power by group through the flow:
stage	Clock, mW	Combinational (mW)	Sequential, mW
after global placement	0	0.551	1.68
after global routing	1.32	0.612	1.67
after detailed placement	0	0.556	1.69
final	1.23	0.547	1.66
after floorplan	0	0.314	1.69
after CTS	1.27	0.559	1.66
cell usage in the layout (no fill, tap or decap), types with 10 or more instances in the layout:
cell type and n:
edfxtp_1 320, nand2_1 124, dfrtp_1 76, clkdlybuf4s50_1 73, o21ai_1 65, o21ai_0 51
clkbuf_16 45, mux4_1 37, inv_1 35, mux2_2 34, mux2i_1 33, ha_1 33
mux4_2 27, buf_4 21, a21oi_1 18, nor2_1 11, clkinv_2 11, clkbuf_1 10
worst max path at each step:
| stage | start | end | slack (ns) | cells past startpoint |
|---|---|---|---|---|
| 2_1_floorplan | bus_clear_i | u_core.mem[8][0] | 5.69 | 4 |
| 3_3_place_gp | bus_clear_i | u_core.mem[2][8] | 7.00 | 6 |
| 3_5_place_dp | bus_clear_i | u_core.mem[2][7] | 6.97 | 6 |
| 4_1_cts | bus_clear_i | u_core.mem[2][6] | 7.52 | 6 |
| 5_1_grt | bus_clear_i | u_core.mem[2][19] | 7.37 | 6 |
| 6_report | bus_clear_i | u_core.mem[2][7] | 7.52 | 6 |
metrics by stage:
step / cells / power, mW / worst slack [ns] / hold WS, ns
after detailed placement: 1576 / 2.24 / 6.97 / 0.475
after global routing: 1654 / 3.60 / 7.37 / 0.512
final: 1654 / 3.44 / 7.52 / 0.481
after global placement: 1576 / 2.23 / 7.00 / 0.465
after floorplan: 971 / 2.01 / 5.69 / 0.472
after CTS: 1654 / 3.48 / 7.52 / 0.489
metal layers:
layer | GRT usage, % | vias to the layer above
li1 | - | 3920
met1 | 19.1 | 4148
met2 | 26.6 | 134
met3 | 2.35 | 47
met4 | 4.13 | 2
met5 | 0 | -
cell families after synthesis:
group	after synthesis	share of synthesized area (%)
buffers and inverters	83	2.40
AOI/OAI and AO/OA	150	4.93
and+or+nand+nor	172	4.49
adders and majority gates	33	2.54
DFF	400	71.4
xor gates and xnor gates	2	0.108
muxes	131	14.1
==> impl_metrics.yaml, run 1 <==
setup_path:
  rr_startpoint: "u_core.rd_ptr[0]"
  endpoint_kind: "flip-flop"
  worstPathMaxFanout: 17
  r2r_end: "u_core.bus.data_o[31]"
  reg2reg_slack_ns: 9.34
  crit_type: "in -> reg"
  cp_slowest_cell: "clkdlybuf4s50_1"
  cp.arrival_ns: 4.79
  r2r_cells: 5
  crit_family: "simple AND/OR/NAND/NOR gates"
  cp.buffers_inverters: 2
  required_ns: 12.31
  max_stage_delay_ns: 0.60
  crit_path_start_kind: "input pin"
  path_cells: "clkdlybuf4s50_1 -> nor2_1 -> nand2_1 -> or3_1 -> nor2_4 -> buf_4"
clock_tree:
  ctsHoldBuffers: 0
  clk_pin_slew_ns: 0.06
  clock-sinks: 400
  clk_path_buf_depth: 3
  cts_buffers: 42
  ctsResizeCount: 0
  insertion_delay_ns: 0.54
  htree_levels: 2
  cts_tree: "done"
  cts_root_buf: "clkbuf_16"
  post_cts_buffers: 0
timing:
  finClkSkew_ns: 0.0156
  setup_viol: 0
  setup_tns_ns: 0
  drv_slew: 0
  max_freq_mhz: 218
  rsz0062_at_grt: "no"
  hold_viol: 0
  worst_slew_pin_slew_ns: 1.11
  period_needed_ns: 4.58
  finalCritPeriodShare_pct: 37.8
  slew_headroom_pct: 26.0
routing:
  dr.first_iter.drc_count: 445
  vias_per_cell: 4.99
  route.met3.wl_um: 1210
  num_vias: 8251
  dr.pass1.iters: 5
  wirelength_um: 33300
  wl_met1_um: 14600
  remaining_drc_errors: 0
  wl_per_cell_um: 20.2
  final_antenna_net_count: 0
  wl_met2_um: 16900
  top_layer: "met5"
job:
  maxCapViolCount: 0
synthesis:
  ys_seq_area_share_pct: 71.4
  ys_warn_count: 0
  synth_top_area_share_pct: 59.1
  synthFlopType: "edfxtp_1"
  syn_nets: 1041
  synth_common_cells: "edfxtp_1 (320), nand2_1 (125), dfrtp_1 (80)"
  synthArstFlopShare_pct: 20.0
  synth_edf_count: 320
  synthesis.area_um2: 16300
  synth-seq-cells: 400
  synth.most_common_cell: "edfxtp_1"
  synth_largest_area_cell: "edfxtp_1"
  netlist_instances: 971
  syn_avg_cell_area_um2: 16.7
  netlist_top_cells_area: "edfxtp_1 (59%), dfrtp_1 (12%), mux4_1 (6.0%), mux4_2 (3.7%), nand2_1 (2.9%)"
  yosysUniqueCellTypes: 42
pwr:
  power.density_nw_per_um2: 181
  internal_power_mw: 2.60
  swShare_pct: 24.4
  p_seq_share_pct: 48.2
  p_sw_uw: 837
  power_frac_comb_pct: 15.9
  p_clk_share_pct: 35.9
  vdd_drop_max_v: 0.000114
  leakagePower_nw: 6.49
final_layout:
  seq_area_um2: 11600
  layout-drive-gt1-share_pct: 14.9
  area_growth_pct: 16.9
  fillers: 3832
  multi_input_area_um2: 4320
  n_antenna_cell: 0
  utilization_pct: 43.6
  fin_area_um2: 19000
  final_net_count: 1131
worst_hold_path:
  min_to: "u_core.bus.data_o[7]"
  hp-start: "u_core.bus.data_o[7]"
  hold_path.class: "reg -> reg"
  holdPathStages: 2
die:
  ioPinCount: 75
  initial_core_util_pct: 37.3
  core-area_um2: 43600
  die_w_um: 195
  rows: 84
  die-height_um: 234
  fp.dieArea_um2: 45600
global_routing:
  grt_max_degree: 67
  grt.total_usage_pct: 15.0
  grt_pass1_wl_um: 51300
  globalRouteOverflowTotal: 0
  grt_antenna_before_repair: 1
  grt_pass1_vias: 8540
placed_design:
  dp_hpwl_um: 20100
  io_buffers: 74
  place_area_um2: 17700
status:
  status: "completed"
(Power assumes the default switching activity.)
--- src/rtl/vga_pkg.sv ---
// Shared VGA scanout definitions: default 640x480@60 geometry, coordinate and
// pixel types, and the VRAM address packing used by both read and write paths.
package vga_pkg;

    localparam int unsigned COORD_W = 10;
    localparam int unsigned PIX_W   = 8;
    localparam int unsigned ADDR_W  = 2 * COORD_W;

    localparam int unsigned CLK_DIV_DEF  = 4;
    localparam int unsigned H_ACTIVE_DEF = 640;
    localparam int unsigned H_FP_DEF     = 16;
    localparam int unsigned H_SYNC_DEF   = 96;
    localparam int unsigned H_BP_DEF     = 48;
    localparam int unsigned V_ACTIVE_DEF = 480;
    localparam int unsigned V_FP_DEF     = 10;
    localparam int unsigned V_SYNC_DEF   = 2;
    localparam int unsigned V_BP_DEF     = 33;

    localparam int unsigned H_TOTAL_DEF      = H_ACTIVE_DEF + H_FP_DEF + H_SYNC_DEF + H_BP_DEF;
    localparam int unsigned V_TOTAL_DEF      = V_ACTIVE_DEF + V_FP_DEF + V_SYNC_DEF + V_BP_DEF;
    localparam int unsigned H_SYNC_START_DEF = H_ACTIVE_DEF + H_FP_DEF;
    localparam int unsigned H_SYNC_END_DEF   = H_SYNC_START_DEF + H_SYNC_DEF - 1;
    localparam int unsigned V_SYNC_START_DEF = V_ACTIVE_DEF + V_FP_DEF;
    localparam int unsigned V_SYNC_END_DEF   = V_SYNC_START_DEF + V_SYNC_DEF - 1;

    typedef logic [COORD_W-1:0] coord_t;
    typedef logic [PIX_W-1:0]   rgb332_t;

    typedef struct packed {
        coord_t y;
        coord_t x;
    } vram_addr_t;

    // Row-major {y, x} packing, identical on the GPU write side.
    function automatic vram_addr_t pack_addr(input coord_t y, input coord_t x);
        return vram_addr_t'({y, x});
    endfunction

endpackage

--- src/rtl/vga_scanout_if.sv ---
// VRAM read port between the scanout engine (master) and the shared VRAM (slave).
interface vga_scanout_if;
    import vga_pkg::*;

    vram_addr_t vram_rd_addr;
    logic       vram_rd_en;
    rgb332_t    vram_rd_data;

    modport master (
        output vram_rd_addr,
        output vram_rd_en,
        input  vram_rd_data
    );

    modport slave (
        input  vram_rd_addr,
        input  vram_rd_en,
        output vram_rd_data
    );

endinterface

--- src/rtl/vga_timing.sv ---
// Pixel-clock divider plus horizontal/vertical raster counters and their
// active-area and sync-window decodes.
module vga_timing
    import vga_pkg::*;
#(
    parameter int unsigned CLK_DIV      = CLK_DIV_DEF,
    parameter int unsigned H_ACTIVE     = H_ACTIVE_DEF,
    parameter int unsigned H_TOTAL      = H_TOTAL_DEF,
    parameter int unsigned H_SYNC_START = H_SYNC_START_DEF,
    parameter int unsigned H_SYNC_END   = H_SYNC_END_DEF,
    parameter int unsigned V_ACTIVE     = V_ACTIVE_DEF,
    parameter int unsigned V_TOTAL      = V_TOTAL_DEF,
    parameter int unsigned V_SYNC_START = V_SYNC_START_DEF,
    parameter int unsigned V_SYNC_END   = V_SYNC_END_DEF
) (
    input  logic   clk,
    input  logic   rst_n,
    input  logic   en,
    output coord_t h,
    output coord_t v,
    output logic   tick_c,
    output logic   pix_start_c,
    output logic   active_c,
    output logic   hsync_win_c,
    output logic   vsync_win_c
);

    coord_t div;

    assign tick_c      = (div == COORD_W'(CLK_DIV - 1));
    assign pix_start_c = (div == '0);
    assign active_c    = (h < COORD_W'(H_ACTIVE)) && (v < COORD_W'(V_ACTIVE));
    assign hsync_win_c = (h >= COORD_W'(H_SYNC_START)) && (h <= COORD_W'(H_SYNC_END));
    assign vsync_win_c = (v >= COORD_W'(V_SYNC_START)) && (v <= COORD_W'(V_SYNC_END));

    // Disabling restarts the raster at (0,0); a partial frame is never resumed.
    always_ff @(posedge clk) begin
        if (!rst_n || !en) begin
            div <= '0;
            h   <= '0;
            v   <= '0;
        end else if (tick_c) begin
            div <= '0;
            if (h == COORD_W'(H_TOTAL - 1)) begin
                h <= '0;
                v <= (v == COORD_W'(V_TOTAL - 1)) ? '0 : v + COORD_W'(1);
            end else begin
                h <= h + COORD_W'(1);
            end
        end else begin
            div <= div + COORD_W'(1);
        end
    end

endmodule

--- src/rtl/vga_scanout.sv ---
// VGA scanout: fetches one VRAM pixel per active position and presents
// registered colour, syncs, data-enable and frame marker on the pixel tick.
module vga_scanout
    import vga_pkg::*;
#(
    parameter int unsigned CLK_DIV   = CLK_DIV_DEF,
    parameter int unsigned H_ACTIVE  = H_ACTIVE_DEF,
    parameter int unsigned H_FP      = H_FP_DEF,
    parameter int unsigned H_SYNC    = H_SYNC_DEF,
    parameter int unsigned H_BP      = H_BP_DEF,
    parameter int unsigned V_ACTIVE  = V_ACTIVE_DEF,
    parameter int unsigned V_FP      = V_FP_DEF,
    parameter int unsigned V_SYNC    = V_SYNC_DEF,
    parameter int unsigned V_BP      = V_BP_DEF,
    parameter logic        HSYNC_POL = 1'b0,
    parameter logic        VSYNC_POL = 1'b0
) (
    input  logic                 clk,
    input  logic                 rst_n,
    input  logic                 en,
    vga_scanout_if.master        vram,
    output logic                 vga_hsync,
    output logic                 vga_vsync,
    output logic                 vga_de,
    output rgb332_t              vga_rgb,
    output logic                 frame_start
);

    localparam int unsigned H_TOTAL      = H_ACTIVE + H_FP + H_SYNC + H_BP;
    localparam int unsigned V_TOTAL      = V_ACTIVE + V_FP + V_SYNC + V_BP;
    localparam int unsigned H_SYNC_START = H_ACTIVE + H_FP;
    localparam int unsigned H_SYNC_END   = H_SYNC_START + H_SYNC - 1;
    localparam int unsigned V_SYNC_START = V_ACTIVE + V_FP;
    localparam int unsigned V_SYNC_END   = V_SYNC_START + V_SYNC - 1;

    coord_t h;
    coord_t v;
    logic   tick_c;
    logic   pix_start_c;
    logic   active_c;
    logic   hsync_win_c;
    logic   vsync_win_c;

    vga_timing #(
        .CLK_DIV      (CLK_DIV),
        .H_ACTIVE     (H_ACTIVE),
        .H_TOTAL      (H_TOTAL),
        .H_SYNC_START (H_SYNC_START),
        .H_SYNC_END   (H_SYNC_END),
        .V_ACTIVE     (V_ACTIVE),
        .V_TOTAL      (V_TOTAL),
        .V_SYNC_START (V_SYNC_START),
        .V_SYNC_END   (V_SYNC_END)
    ) u_timing (
        .clk         (clk),
        .rst_n       (rst_n),
        .en          (en),
        .h           (h),
        .v           (v),
        .tick_c      (tick_c),
        .pix_start_c (pix_start_c),
        .active_c    (active_c),
        .hsync_win_c (hsync_win_c),
        .vsync_win_c (vsync_win_c)
    );

    // Read on the first clk of each pixel so data settles before the capturing tick.
    assign vram.vram_rd_en   = en && active_c && pix_start_c;
    assign vram.vram_rd_addr = active_c ? pack_addr(v, h) : '0;

    // Output stage lags the counters by one pixel tick.
    always_ff @(posedge clk) begin
        if (!rst_n || !en) begin
            vga_hsync   <= ~HSYNC_POL;
            vga_vsync   <= ~VSYNC_POL;
            vga_de      <= 1'b0;
            vga_rgb     <= '0;
            frame_start <= 1'b0;
        end else begin
            frame_start <= tick_c && (h == '0) && (v == '0);
            if (tick_c) begin
                vga_de    <= active_c;
                vga_rgb   <= active_c ? vram.vram_rd_data : '0;
                vga_hsync <= hsync_win_c ? HSYNC_POL : ~HSYNC_POL;
                vga_vsync <= vsync_win_c ? VSYNC_POL : ~VSYNC_POL;
            end
        end
    end

endmodule

--- src/flat_wrapper.sv ---
// flat-port wrapper written by rule: the top's interface ports become plain ports
module vga_scanout_flat import vga_pkg::*;
#(
    parameter int unsigned CLK_DIV   = CLK_DIV_DEF,
    parameter int unsigned H_ACTIVE  = H_ACTIVE_DEF,
    parameter int unsigned H_FP      = H_FP_DEF,
    parameter int unsigned H_SYNC    = H_SYNC_DEF,
    parameter int unsigned H_BP      = H_BP_DEF,
    parameter int unsigned V_ACTIVE  = V_ACTIVE_DEF,
    parameter int unsigned V_FP      = V_FP_DEF,
    parameter int unsigned V_SYNC    = V_SYNC_DEF,
    parameter int unsigned V_BP      = V_BP_DEF,
    parameter logic        HSYNC_POL = 1'b0,
    parameter logic        VSYNC_POL = 1'b0
)
  (clk, rst_n, en, vga_hsync, vga_vsync, vga_de, vga_rgb, frame_start, vram_vram_rd_addr, vram_vram_rd_en, vram_vram_rd_data);
  vga_scanout_if vram_i ();
  input  logic clk;
  input  logic rst_n;
  input  logic en;
  output logic vga_hsync;
  output logic vga_vsync;
  output logic vga_de;
  output rgb332_t vga_rgb;
  output logic frame_start;
  output wire logic [$bits(vram_i.vram_rd_addr)-1:0] vram_vram_rd_addr;
  output wire logic [$bits(vram_i.vram_rd_en)-1:0] vram_vram_rd_en;
  input wire logic [$bits(vram_i.vram_rd_data)-1:0] vram_vram_rd_data;
  assign vram_vram_rd_addr = vram_i.vram_rd_addr;
  assign vram_vram_rd_en = vram_i.vram_rd_en;
  assign vram_i.vram_rd_data = vram_vram_rd_data;
  vga_scanout #(.CLK_DIV(CLK_DIV), .H_ACTIVE(H_ACTIVE), .H_FP(H_FP), .H_SYNC(H_SYNC), .H_BP(H_BP), .V_ACTIVE(V_ACTIVE), .V_FP(V_FP), .V_SYNC(V_SYNC), .V_BP(V_BP), .HSYNC_POL(HSYNC_POL), .VSYNC_POL(VSYNC_POL)) u_core (.clk(clk), .rst_n(rst_n), .en(en), .vram(vram_i), .vga_hsync(vga_hsync), .vga_vsync(vga_vsync), .vga_de(vga_de), .vga_rgb(vga_rgb), .frame_start(frame_start));
endmodule
--- config.mk ---
export PLATFORM = sky130hd
export DESIGN_NAME = vga_scanout_flat
export DESIGN_NICKNAME = d
export VERILOG_FILES = /design/src/rtl/vga_pkg.sv /design/src/rtl/vga_scanout_if.sv /design/src/rtl/vga_timing.sv /design/src/rtl/vga_scanout.sv /design/src/flat_wrapper.sv
export SDC_FILE = /design/constraint.sdc
export NUM_CORES = 1
export LEC_CHECK = 0
export CELL_PAD_IN_SITES_DETAIL_PLACEMENT = 1
export CELL_PAD_IN_SITES_GLOBAL_PLACEMENT = 2
export CORE_MARGIN = 2
export CORE_UTILIZATION = 27
export CTS_CLUSTER_SIZE = 14
export DETAILED_ROUTE_END_ITERATION = 12
export PLACE_DENSITY = 0.85
export SLEW_MARGIN = 20
export SYNTH_ARGS = -nofsm -noshare
export SYNTH_HDL_FRONTEND = slang
export SYNTH_HIERARCHICAL = 1
export SYNTH_SLANG_ARGS = --single-unit
export TNS_END_PERCENT = 50
--- constraint.sdc ---
create_clock -name clk -period 2 [get_ports clk]
set_clock_uncertainty 0.1 [all_clocks]
set_input_delay 0.6 -clock clk [delete_from_list [all_inputs] [get_ports clk]]
set_output_delay 0.6 -clock clk [all_outputs]
set_load 0.05 [all_outputs]
Word level (Yosys, flattened, before mapping)
Cells that the tools add are included.
- input bits: 11
- memory bits (writable): 0
- flip-flop bits (word level): 42
- word-level logic and storage cells: 41
- bits in latches: 0
- memories kept: 0
- ROM bits: 0
- add/sub/neg operators: 3
- mux-type cells: 6
- div/mod/pow operators: 0
- bitwise gates (word level): 0
- reductions and logical operators: 15
- eq/ne operators: 3
- multiply operators: 0
- $lt $le $gt $ge: 6
- shift operators: 0
- operators with widths (cell ; number):
    adder 10 x 1 -> 10 bit (second input constant) ; 3
    zero test 10 bit ; 3
    == test 10 bit (second input constant) ; 2
    two-way mux 10 bit ; 2
    two-way mux 20 bit ; 1
    == test 10 x 2 -> 1 bit (second input constant) ; 1
    >= comparator 10 bit (second input constant) ; 1
    >= comparator 10 x 9 -> 1 bit (second input constant) ; 1
    <= comparator 10 bit (second input constant) ; 1
    <= comparator 10 x 9 -> 1 bit (second input constant) ; 1
    < comparator 10 bit (second input constant) ; 1
    < comparator 10 x 9 -> 1 bit (second input constant) ; 1
    two-way mux 8 bit ; 1
    logical AND 1 bit ; 7
    zero test 1 bit ; 2
    two-way mux 1 bit ; 2
    AND reduction 2 bit ; 1
    OR reduction 2 bit ; 1
    logical OR 1 bit ; 1

Logic depth before layout (Yosys ltp)
Gate-level depths: netlist (run 1).
- depth in word-level cells: 4
- depth in mapped cells: 8

Hierarchy
The synthesis (run 1) kept the hierarchy.
- modules (own cells, without submodules) (module ; times used ; area an instance (um2) ; cells each ; sequential area each (um2)):
    vga_timing ; 1 ; 1604.0 ; 194 ; 600.6
    vga_scanout ; 1 ; 594.3 ; 71 ; 240.2

Worst setup path before layout (run 1)
Ideal clock, no wire load.
- path type: flip-flop to output port
- from: register u_core.u_timing.v[6]
- to: output port vram_vram_rd_addr[0]
- data required time: 1.300 ns
- arrival time: 1.473 ns
- cell stages (with the launch flop): 5
- slack: -0.173 ns
- buffers on the path: 1
- cell sequence: dfxtp_1 and4_1 nor3_1 clkbuf_1 and2_1
- word-level cells in the longest chain between the ends: 3
- RTL lines (what ; RTL line ; source):
    from (decl) ; vga_timing.sv:20 ; output coord_t v,
    from (signal assigned) ; vga_timing.sv:46 ; v <= (v == COORD_W'(V_TOTAL - 1)) ? '0 : v + COORD_W'(1);
    < comparator 10 x 9 -> 1 bit ; vga_timing.sv:32 ; assign active_c = (h < COORD_W'(H_ACTIVE)) && (v < COORD_W'(V_ACTIVE));
    logical AND 1 bit ; vga_timing.sv:32 ;
    via u_core.active_c ; vga_scanout.sv:40 ; logic active_c;
    two-way mux 20 bit ; vga_scanout.sv:69 ; assign vram.vram_rd_addr = active_c ? pack_addr(v, h) : '0;
    to (decl) ; flat_wrapper.sv:26 ; output wire logic [$bits(vram_i.vram_rd_addr)-1:0] vram_vram_rd_addr;
The timed path passes the listed nets, and every way through them passes these cells.

Worst setup path in the final report (run 1)
- from: register u_core.u_timing.v[5]
- to: output port vram_vram_rd_en
- word-level cells in the longest chain between the ends: 4
- RTL lines (what ; RTL line ; source):
    < comparator 10 x 9 -> 1 bit ; vga_timing.sv:32 ;
    logical AND 1 bit ; vga_timing.sv:32 ;
    via u_core.active_c ; vga_scanout.sv:40 ;
    logical AND 1 bit (2 in a row) ; vga_scanout.sv:68 ; assign vram.vram_rd_en = en && active_c && pix_start_c;
    to (decl) ; flat_wrapper.sv:27 ; output wire logic [$bits(vram_i.vram_rd_en)-1:0] vram_vram_rd_en;
The timed path passes the listed nets, and every way through them passes these cells.

==> results of run 1 <==
-- cells in the mapped netlist (all sizes together) (8+ instances only) --
cell type / count
dfxtp: 42
and2: 23
nor2: 21
nand2: 20
nand3: 17
a21oi: 13
inv: 12
or3: 12
nand4: 11
o21ai: 11
a22oi: 8
-- layer usage --
layer	GRT usage, %	wire [µm]	vias to the layer above
met5	0	0	-
met4	7.005	203	0
met3	3.531	323	19
met2	30.42	3574	64
met1	20.19	3176	1145
li1	-	-	1137
-- state kept, by name, summed over array words and instances (netlist names) --
signal,flops
u_core/vga_de,1
u_core/vga_hsync,1
u_core/u_timing/v,10
u_core/vga_vsync,1
u_core/frame_start,1
u_core/u_timing/h,10
u_core/u_timing/div,10
u_core/vga_rgb,8
-- logic make-up (layout without fill, tap and decap cells) --
kind of cell,count (synthesis),count (layout),share of synthesized area [%]
and+or+nand+nor,136,136,36.71
AOI/OAI and AO/OA,50,50,14.12
DFF,42,42,38.25
buffers and inverters,22,112,3.927
xor gates and xnor gates,9,9,3.586
adders and majority gates,6,6,3.415
-- worst min path at each step --
stage / cells after the start / to
global placement: 2 / u_core/vga_de
detailed placement: 2 / u_core/vga_de
finish: 2 / u_core/vga_de
floorplan: 1 / u_core/u_timing/div[0]
CTS: 2 / u_core/vga_de
global route: 2 / u_core/vga_hsync
-- cell type report --
class                      count  area share [%]
sequential                    42           24.31
tap                          102           3.647
inverter                      13           1.502
multi-input combinational    201           38.29
clock inverter                 2           1.716
timing repair buffer          91           28.17
clock buffer                   6           2.360
-- power by group --
group | leakage [nW] | switching (mW) | internal, mW | total (mW)
registers | 0.342 | 0.00208 | 0.836 | 0.838
logic | 0.889 | 0.0447 | 0.0464 | 0.0911
clock network | 0.0714 | 0.305 | 0.533 | 0.838
total | 1.30 | 0.352 | 1.42 | 1.77
-- repair_timing --
action	in CTS	in global routing
hold endpoints to repair	0	0
pin swaps	2	2
setup endpoints to repair	21	38
buffers inserted	4	1
hold buffers	0	0
gates cloned	2	0
gates resized for setup	30	11
-- critical path, cell delays in order (launching register included) --
cell     delay [ns]
dfxtp_2        0.33
and4_4         0.21
nor3_4         0.19
buf_6          0.14
buf_6          0.12
and3_4         0.18
buf_12         0.13
==> flow_metrics.env, run 1 <==
export IMPL_setup_viol=21
export IMPL_cts_tree="built"
export IMPL_tns_ns=-5.689
export IMPL_ant_nets=0
export IMPL_slew_headroom_pct=72.54
export IMPL_avgSynthCellArea_um2=8.296
export IMPL_synth_top_area_share_pct=38.25
export IMPL_clockRootBuffer="clkbuf_8"
export IMPL_ioPinCount=44
export IMPL_port_buffers=43
export IMPL_vias=2365
export IMPL_multi_input_area_mm2=0.001340
export IMPL_final_seq_area_um2=850.8
export IMPL_final_common_cell="buf_4"
export IMPL_gr_total_overflow=0
export IMPL_synth_largest_area_cell="dfxtp_1"
export IMPL_worstHoldStart="u_core/vga_de"
export IMPL_synthesis_nets=282
export IMPL_stdcell_count=457
export IMPL_worstMarginPinSlew_ns=0.4092
export IMPL_violations="negative setup slack"
export IMPL_start_util_pct=28.16
export IMPL_p_total_mw=1.767
export IMPL_drc=0
export IMPL_synth_edff_count=0
export IMPL_rsz0062_at_grt="true"
export IMPL_viasPerCell=5.175
export IMPL_r2r_cells=6
export IMPL_worstSetupStartpointType="flop"
export IMPL_diodes=0
export IMPL_wl_per_cell_um=15.92
export IMPL_crit_type="flop to output pin"
export IMPL_drt_iter0_drc=52
export IMPL_die_h_um=94.24
export IMPL_grt_pass1_wl_mm=12.19
export IMPL_fin_crit_sh_pct=114.8
export IMPL_netlist_area_mm2=0.002198
export IMPL_post_route_util_pct=44.82
export IMPL_layout_common_cells="buf_4, dfxtp_1, buf_12, nor2_1, nand2_1"
export IMPL_dieArea_mm2=0.008880
export IMPL_grt_max_degree=14
export IMPL_clock_path_buffers=2
export IMPL_period_needed_ns=2.297
export IMPL_slew_violations=0
export IMPL_cts_made_buffers=5
export IMPL_first_pass_iters=4
export IMPL_dpl_cell_area_mm2=0.003243
export IMPL_grt_pass1_vias=2561
export IMPL_worst_hold_path_type="flop to flop"
export IMPL_die_x_um=94.24
export IMPL_peakVddDrop_uv=265.2
export IMPL_p_leak_nw=1.302
export IMPL_gp_congestion=0.8072
export IMPL_cts_sinks=42
export IMPL_crit_end="vram_vram_rd_en"
export IMPL_grt_use_total_pct=17.22
export IMPL_stdcell_area_mm2=0.003500
export IMPL_ys_warn_count=6
export IMPL_hold_violations=0
export IMPL_antenna_found_initial=0
export IMPL_fmax_mhz=435.4
export IMPL_clk_latency_ns=0.30
export IMPL_clkTransAtPathRegs_ns=0.08
export IMPL_place_inst=443
export IMPL_hpwl_mm=5.423
export IMPL_rows=32
export IMPL_htreeDepth=2
export IMPL_synthFlopType="dfxtp_1"
export IMPL_arrival_ns=1.60
export IMPL_setup_ws_ns=-0.2965
export IMPL_fillers=899
export IMPL_synthCells=265
export IMPL_drt_total_wl_mm=7.277
export IMPL_maxCapViolations=0
export IMPL_core_area_mm2=0.007807
export IMPL_worstPathRequired_ns=1.30
export IMPL_drive_gt1_share_pct=36.62
export IMPL_status="complete, but fails checks"
export IMPL_p_per_area_mw_per_mm2=504.9
export IMPL_worst_hold_slack_ns=0.3976
export IMPL_r2r_start="u_core/u_timing/div[6]"
export IMPL_area_growth_pct=59.19
export IMPL_ys_ff_latch=42
export IMPL_ys_top_cells_by_area="dfxtp_1, and2_1, nand3_1"
export IMPL_async_flop_share_pct=0
export IMPL_pre_cts_ws_ns=-0.1217
export IMPL_num_nets_final=371
export IMPL_worstPathMaxFanout=5
export IMPL_yosysSeqAreaShare_pct=38.25
export IMPL_r2r_end="u_core/u_timing/v[6]"
export IMPL_yosysUniqueCellTypes=39
export IMPL_endpoint_kind="output pin"
export IMPL_r2r_setup_slack_ns=0.06
export IMPL_crit_start="u_core/u_timing/v[5]"
(Power assumes the default switching activity.)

.....

Instructions for the task >> Retype exactly the lines of the data above that fall between the line with "synth_top_area_share_pct: 59.1" and the line with "syn_avg_cell_area_um2: 16.7", inclusive, and add nothing.

Solution for this exercise >>
  synth_top_area_share_pct: 59.1
  synthFlopType: "edfxtp_1"
  syn_nets: 1041
  synth_common_cells: "edfxtp_1 (320), nand2_1 (125), dfrtp_1 (80)"
  synthArstFlopShare_pct: 20.0
  synth_edf_count: 320
  synthesis.area_um2: 16300
  synth-seq-cells: 400
  synth.most_common_cell: "edfxtp_1"
  synth_largest_area_cell: "edfxtp_1"
  netlist_instances: 971
  syn_avg_cell_area_um2: 16.7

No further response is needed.